Uno studio Ocse datato 2015 metteva in chiaro che la mancanza di figure qualificate per soddisfare le esigenze delle imprese ha rilevanti conseguenze economiche. Il nome di questo fenomeno, è “skill mismatch” ovvero disallineamento delle competenze.

Minore skill mismatch è legato a crescita produttività

Secondo quanto dimostrato dagli autori un minore skill mismatch è correlato alla crescita della produttività. L’Italia, fra le 19 economie avanzate prese in esame dalla ricerca dell’Ocse risultava, nel 2012, il Paese nel quale le competenze (skills) erano meno allineate con le esigenze delle imprese (vedi figura in basso).
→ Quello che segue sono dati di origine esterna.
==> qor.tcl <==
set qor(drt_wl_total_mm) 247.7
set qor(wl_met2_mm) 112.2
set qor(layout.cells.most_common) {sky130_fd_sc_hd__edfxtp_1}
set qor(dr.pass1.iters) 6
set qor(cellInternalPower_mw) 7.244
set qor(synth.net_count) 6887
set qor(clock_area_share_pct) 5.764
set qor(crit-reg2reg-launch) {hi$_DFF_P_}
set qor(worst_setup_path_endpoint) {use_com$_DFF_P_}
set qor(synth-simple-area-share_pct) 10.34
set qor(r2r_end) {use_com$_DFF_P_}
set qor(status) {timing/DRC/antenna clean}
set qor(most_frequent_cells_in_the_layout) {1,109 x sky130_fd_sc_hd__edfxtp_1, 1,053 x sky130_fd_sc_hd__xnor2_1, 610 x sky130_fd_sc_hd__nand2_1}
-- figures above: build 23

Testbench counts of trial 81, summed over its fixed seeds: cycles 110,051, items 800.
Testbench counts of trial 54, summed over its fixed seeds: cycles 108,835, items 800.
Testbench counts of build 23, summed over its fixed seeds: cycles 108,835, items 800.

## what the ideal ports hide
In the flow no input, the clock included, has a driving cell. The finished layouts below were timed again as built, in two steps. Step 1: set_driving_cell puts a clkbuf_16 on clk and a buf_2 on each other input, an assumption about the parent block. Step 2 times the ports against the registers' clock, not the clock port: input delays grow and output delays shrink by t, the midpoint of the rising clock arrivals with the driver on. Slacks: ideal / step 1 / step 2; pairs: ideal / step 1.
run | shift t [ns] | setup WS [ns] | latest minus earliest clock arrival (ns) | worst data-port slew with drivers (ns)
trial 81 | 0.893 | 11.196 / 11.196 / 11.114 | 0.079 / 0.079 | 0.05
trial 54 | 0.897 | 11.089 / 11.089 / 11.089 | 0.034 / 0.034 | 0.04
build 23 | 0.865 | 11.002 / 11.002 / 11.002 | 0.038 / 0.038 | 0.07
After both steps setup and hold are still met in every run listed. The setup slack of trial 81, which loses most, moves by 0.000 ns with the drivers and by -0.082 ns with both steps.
Context: an optimization exercise on an open-source flow, tuned for small area and a short achievable clock period. The choices shown serve that exercise and are no tape-out recipe. RTL that was checked went through simulation tests only; none was proved equivalent to the original.

Setup of harbor:
Design memi_bch79, start of the top module:
module memi_bch79 (
    input  wire        clk,
    input  wire        rst_n,
    input  wire        enc_valid,
    input  wire [63:0] enc_data,
    output reg         enc_out_valid,
    output reg  [78:0] enc_code,
    input  wire        dec_valid,
    input  wire [78:0] dec_code,
    output reg         dec_out_valid,
    output reg  [63:0] dec_data,
    output reg  [1:0]  dec_status
);
==> flow/config.mk <==
export PLATFORM = sky130hd
export DESIGN_NAME = memi_bch79
export DESIGN_NICKNAME = memi_bch79
export VERILOG_FILES = /design/flow/design.v
export SDC_FILE = /design/flow/constraint.sdc
export NUM_CORES = 4
export LEC_CHECK = 0
export CAP_MARGIN = 20
export CORE_MARGIN = 2
export CORE_UTILIZATION = 50
export CTS_CLUSTER_DIAMETER = 60
export CTS_CLUSTER_SIZE = 30
export SLEW_MARGIN = 20
==> flow/constraint.sdc <==
create_clock -name core_clock -period 20.0 [get_ports {clk}]
set_input_delay 4.0000 -clock core_clock [delete_from_list [all_inputs] [get_ports {clk}]]
set_output_delay 4.0000 -clock core_clock [all_outputs]
set_load 0.01 [all_outputs]
standard.sh (not shown) runs the stock make flow with config.mk's settings and CLKGATE_MAP_FILE= SYNTH_SCRIPT=/design/flow/synth_recipe.tcl, a recipe that flattens the netlist after the stock synthesis.
==> flow/flow/run.sh <==
#!/bin/bash
# The standard ORFS layout (the standard.sh), with two changes:
# timing repair keeps a setup margin, so that paths are optimised well below
# the 20 ns clock, and the ports get plain buffers.
set -euo pipefail
bash standard.sh SETUP_SLACK_MARGIN=14.6 "BUFFER_PORTS_ARGS=-buffer_cell sky130_fd_sc_hd__buf_1"  finish > orfs_flow.log 2>&1
harbor: no failed stages, no open violations at the end
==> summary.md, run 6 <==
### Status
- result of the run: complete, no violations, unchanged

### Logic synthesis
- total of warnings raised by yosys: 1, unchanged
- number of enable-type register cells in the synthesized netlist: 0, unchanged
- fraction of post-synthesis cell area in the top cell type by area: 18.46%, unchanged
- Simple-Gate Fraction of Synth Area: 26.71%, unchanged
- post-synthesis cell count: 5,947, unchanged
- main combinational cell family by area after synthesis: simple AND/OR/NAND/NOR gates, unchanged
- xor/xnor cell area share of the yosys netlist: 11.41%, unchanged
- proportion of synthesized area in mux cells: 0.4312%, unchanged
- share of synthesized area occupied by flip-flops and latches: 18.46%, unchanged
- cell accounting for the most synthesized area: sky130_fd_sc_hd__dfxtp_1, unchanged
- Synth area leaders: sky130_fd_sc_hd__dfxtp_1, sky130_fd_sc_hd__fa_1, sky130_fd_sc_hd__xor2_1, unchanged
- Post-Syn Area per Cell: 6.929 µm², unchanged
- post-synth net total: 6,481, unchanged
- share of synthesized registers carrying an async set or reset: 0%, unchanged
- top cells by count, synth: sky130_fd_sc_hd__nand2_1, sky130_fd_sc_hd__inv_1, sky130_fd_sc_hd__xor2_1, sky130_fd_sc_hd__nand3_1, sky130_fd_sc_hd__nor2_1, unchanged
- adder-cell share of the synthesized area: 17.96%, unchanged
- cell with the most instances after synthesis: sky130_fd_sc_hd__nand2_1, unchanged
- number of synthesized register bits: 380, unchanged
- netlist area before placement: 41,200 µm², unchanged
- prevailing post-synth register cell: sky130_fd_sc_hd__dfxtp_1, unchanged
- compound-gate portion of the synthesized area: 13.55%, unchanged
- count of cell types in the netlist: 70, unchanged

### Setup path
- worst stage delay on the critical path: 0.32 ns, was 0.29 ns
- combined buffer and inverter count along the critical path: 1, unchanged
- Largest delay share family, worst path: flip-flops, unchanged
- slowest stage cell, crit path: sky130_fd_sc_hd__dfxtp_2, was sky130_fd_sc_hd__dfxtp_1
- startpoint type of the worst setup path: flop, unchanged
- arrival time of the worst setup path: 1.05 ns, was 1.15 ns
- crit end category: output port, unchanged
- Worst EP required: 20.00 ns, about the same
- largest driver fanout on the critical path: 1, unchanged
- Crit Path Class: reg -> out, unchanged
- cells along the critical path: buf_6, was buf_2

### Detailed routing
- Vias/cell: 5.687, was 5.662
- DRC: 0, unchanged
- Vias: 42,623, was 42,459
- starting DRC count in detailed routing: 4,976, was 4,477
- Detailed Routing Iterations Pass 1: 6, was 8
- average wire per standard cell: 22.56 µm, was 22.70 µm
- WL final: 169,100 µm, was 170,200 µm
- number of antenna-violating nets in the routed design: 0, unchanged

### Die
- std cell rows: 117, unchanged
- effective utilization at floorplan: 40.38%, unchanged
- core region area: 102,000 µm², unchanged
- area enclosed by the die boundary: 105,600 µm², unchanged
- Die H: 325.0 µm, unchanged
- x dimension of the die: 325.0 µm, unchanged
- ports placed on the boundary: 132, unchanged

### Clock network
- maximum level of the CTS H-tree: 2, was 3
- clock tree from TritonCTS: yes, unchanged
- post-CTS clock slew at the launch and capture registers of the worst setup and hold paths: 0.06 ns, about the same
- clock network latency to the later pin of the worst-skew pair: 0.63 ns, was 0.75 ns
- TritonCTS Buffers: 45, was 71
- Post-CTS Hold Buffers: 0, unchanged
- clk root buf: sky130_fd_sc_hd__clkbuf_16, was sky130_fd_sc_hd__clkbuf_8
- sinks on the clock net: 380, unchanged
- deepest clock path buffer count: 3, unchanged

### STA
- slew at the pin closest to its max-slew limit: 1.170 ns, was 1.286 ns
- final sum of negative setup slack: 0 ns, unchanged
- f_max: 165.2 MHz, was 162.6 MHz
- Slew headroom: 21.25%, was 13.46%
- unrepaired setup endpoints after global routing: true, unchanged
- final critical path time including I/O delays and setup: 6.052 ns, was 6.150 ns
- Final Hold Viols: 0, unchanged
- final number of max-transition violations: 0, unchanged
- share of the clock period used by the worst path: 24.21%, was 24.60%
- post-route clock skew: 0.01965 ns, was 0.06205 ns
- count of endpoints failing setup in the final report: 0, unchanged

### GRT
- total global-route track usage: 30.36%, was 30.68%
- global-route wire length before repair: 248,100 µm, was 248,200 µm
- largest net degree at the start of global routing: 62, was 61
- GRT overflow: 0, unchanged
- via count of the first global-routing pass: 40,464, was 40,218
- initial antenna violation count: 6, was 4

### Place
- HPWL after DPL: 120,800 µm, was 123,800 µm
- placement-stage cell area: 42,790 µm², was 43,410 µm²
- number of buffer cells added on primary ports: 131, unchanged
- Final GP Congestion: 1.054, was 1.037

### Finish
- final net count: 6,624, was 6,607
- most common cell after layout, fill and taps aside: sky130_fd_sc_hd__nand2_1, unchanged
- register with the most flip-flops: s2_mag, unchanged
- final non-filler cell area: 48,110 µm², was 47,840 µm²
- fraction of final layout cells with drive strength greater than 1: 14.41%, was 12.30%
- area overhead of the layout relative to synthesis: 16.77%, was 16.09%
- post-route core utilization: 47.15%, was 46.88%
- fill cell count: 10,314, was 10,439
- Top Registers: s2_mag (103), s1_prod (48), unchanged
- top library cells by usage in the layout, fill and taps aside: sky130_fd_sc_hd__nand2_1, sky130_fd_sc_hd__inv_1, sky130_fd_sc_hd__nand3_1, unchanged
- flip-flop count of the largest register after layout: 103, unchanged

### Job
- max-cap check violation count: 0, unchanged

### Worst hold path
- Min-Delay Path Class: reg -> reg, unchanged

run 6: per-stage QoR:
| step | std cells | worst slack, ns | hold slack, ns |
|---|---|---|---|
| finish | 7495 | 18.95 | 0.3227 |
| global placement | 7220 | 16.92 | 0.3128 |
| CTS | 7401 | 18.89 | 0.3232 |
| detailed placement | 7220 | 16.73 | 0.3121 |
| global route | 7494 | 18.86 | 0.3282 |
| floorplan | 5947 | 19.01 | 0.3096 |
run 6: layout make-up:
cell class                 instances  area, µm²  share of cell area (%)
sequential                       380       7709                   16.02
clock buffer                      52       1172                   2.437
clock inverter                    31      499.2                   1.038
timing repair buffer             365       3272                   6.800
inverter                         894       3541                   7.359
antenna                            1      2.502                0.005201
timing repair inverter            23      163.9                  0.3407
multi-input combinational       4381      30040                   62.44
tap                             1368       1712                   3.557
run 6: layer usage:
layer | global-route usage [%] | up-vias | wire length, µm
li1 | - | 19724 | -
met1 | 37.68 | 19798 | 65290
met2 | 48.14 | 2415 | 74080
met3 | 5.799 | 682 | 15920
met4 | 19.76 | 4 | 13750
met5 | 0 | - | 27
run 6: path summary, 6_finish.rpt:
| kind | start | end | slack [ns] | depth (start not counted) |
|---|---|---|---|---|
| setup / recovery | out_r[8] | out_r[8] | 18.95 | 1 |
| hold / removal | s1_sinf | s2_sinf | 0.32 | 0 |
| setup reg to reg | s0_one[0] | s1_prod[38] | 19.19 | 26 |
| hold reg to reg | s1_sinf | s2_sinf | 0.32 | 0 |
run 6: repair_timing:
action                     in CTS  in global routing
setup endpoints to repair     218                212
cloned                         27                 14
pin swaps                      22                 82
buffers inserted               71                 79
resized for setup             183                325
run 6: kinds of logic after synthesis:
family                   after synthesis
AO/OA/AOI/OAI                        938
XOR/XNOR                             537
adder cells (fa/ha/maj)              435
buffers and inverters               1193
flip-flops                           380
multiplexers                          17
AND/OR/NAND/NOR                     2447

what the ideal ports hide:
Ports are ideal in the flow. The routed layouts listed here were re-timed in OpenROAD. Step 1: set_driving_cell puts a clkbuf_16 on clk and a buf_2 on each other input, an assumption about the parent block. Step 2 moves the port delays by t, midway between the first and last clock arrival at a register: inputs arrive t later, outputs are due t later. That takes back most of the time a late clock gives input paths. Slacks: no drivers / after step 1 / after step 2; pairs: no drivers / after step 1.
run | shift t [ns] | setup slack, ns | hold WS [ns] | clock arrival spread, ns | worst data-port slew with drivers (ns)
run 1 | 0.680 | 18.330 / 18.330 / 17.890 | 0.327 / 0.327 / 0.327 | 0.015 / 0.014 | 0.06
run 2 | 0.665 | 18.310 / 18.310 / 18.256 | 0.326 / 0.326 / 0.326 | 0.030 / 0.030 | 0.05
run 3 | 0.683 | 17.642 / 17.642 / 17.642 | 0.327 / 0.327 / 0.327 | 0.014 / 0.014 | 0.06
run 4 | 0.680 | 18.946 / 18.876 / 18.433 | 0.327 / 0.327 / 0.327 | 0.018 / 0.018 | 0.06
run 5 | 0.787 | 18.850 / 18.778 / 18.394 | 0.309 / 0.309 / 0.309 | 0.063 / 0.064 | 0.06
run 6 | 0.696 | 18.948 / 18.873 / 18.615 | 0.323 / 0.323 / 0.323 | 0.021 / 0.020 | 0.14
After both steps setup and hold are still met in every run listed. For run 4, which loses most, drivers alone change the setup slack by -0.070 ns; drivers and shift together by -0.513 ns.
Di conseguenza, aveva calcolato l’Ocse, correggere lo skill mismatch italiano offrirebbe il miglior risultato in termini di maggiore produttività: il 10% in più (grafico in basso).

“I responsabili politici non dovrebbero preoccuparsi solo di aumentare lo stock di capitale umano, ma anche di allocare lo stock esistente di esseri umani capitale in modo più efficiente”, concludevano gli autori, “è probabile che quest’ultimo assumerà un’importanza sempre maggiore nei prossimi decenni nei quali si prevede un rallentamento della crescita dello stock di capitale umano”.